We will see the formats using arrays to store the values of pixels and not the referenced vector formats.
1.3.1 TIFF
The Tagged Image File Format (TIFF) was originally developed by Aldus and Microsoft, but actually itbelongs to Adobe System. The last version was performed in 1992 (Adobe Developers Association, Final – June 3, 1992). A TIFF File can contain one or several images with the possibility to describe from black and white images up to real color images with diverse compression schemes.
One of the possibilities that offers the mentioned format and becomes a very attractive product in the professional environments of production is the use of Alpha Channel which allows the creation of masks and transparency effects necessary in the professional environments of production both photography and professional video.
The architecture is based on the use of etiquettes that defines the characteristics of the image as the palette can be resolution dimensions, localization of data, etc. These etiquettes are located at the beginning of the file and provide flexibility at the moment to create new data and etiquette types defined by the user.
1.3.2 GIF
The Graphics exchange Format (GIF) was created by CompuServe in 1987, it has been one of the most widely used formats for web environments because of many factors; one of them is the possibility to have harbor inside the same file of several images so that it can store sequences to provide motion to the stored images in the file. On the other side the use of the motion images. Another factor that is widely used is for the size in the files that can be generated, the format can use palettes from 2 to 256 colors of between 16,8 millions of colors that can be used, this fact enables the use of few bits for the color encoding because it is restricted to a maximum of 256 colors for each palette that is used.

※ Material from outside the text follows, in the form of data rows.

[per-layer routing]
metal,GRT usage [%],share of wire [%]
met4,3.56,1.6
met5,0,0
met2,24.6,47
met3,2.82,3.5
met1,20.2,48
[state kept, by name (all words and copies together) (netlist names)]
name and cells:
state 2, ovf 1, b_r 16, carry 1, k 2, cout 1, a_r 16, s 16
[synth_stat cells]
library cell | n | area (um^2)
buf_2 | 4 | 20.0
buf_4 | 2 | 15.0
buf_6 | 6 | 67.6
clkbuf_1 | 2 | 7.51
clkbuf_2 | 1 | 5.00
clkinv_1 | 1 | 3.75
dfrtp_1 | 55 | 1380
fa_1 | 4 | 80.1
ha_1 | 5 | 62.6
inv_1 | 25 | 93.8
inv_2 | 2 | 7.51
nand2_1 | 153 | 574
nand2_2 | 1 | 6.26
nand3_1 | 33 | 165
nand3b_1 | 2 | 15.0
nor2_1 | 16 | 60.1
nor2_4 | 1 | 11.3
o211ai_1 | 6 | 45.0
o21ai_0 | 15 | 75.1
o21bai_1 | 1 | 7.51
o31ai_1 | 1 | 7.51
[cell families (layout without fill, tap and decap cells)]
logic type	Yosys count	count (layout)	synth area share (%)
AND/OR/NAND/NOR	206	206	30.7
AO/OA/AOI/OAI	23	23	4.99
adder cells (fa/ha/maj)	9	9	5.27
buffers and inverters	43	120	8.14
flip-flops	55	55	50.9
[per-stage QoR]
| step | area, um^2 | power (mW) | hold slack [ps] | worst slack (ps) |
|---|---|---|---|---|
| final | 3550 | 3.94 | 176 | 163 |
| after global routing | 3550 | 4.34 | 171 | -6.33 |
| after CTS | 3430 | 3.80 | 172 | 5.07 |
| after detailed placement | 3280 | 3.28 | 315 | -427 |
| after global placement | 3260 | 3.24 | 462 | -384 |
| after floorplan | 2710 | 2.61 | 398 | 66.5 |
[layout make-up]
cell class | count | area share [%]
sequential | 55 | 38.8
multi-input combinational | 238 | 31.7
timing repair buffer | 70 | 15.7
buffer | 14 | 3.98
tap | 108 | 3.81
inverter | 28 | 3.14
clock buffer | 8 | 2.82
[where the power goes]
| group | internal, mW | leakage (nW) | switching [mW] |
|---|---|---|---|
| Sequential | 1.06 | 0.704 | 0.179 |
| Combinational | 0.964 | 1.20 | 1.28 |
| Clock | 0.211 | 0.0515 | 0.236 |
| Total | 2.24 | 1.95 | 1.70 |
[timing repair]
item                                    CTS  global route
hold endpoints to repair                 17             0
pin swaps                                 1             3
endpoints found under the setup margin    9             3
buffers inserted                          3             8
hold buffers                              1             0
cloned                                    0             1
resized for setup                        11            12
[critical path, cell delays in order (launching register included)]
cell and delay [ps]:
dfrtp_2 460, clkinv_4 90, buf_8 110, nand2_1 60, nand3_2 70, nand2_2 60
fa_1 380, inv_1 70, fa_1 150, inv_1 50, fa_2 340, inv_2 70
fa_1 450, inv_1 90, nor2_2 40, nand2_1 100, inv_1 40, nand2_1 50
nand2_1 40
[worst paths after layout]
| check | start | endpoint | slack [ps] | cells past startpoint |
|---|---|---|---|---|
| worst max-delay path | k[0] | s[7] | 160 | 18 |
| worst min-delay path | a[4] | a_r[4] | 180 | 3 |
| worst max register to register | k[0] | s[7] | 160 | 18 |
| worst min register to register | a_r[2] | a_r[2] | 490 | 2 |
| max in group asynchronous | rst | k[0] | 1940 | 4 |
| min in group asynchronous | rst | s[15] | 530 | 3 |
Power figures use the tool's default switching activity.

For example, a drawing that uses 8 different colors instead of using one byte to store the color information of each pixel, only is requires the use of 3 bites to store that information and that means a safe of more of the fifty percent in storage space and the transmission of this image.
The format is used mainly for the creation of motion icons which with few bits of color encoding, it turns into compressions lossless with a great performance. This together with the possibility to create animates makes it an ideal format for these environments.
1.3.3 PNG
The Portable Network Graphic (PNG) was initially developed as a free format to replace the gif files for many reasons to avoid too many license payments. Designing the representation of images on the Net with support of three types of images: grayscale (until 16 bits per pixel), real color (until 3x16 bits per pixel) and indexed colors (until 256 colors)
Also it incorporates Alpha channel to work in different production environments of photography or motion video.
1.3.4 JPEG
It was created by the Join Photographic Experts Group (JPEG) and established like a standard by ISO (CCITT, 1992). Today is the most used compression format to still images. The first encoding JPEG that emerged from the collaboration between ITU and ISO was a compression of 15:1 without losing subjective quality, with more compression factors that can be perceived as the loss of quality.
Is a standard created for images that has used the encoding of the motion images like image sequences, has been for a long time the system of the video servers in professional quality. The advantage of editing in any frame of the sequence without increase is the computer complexity made was widely used in production.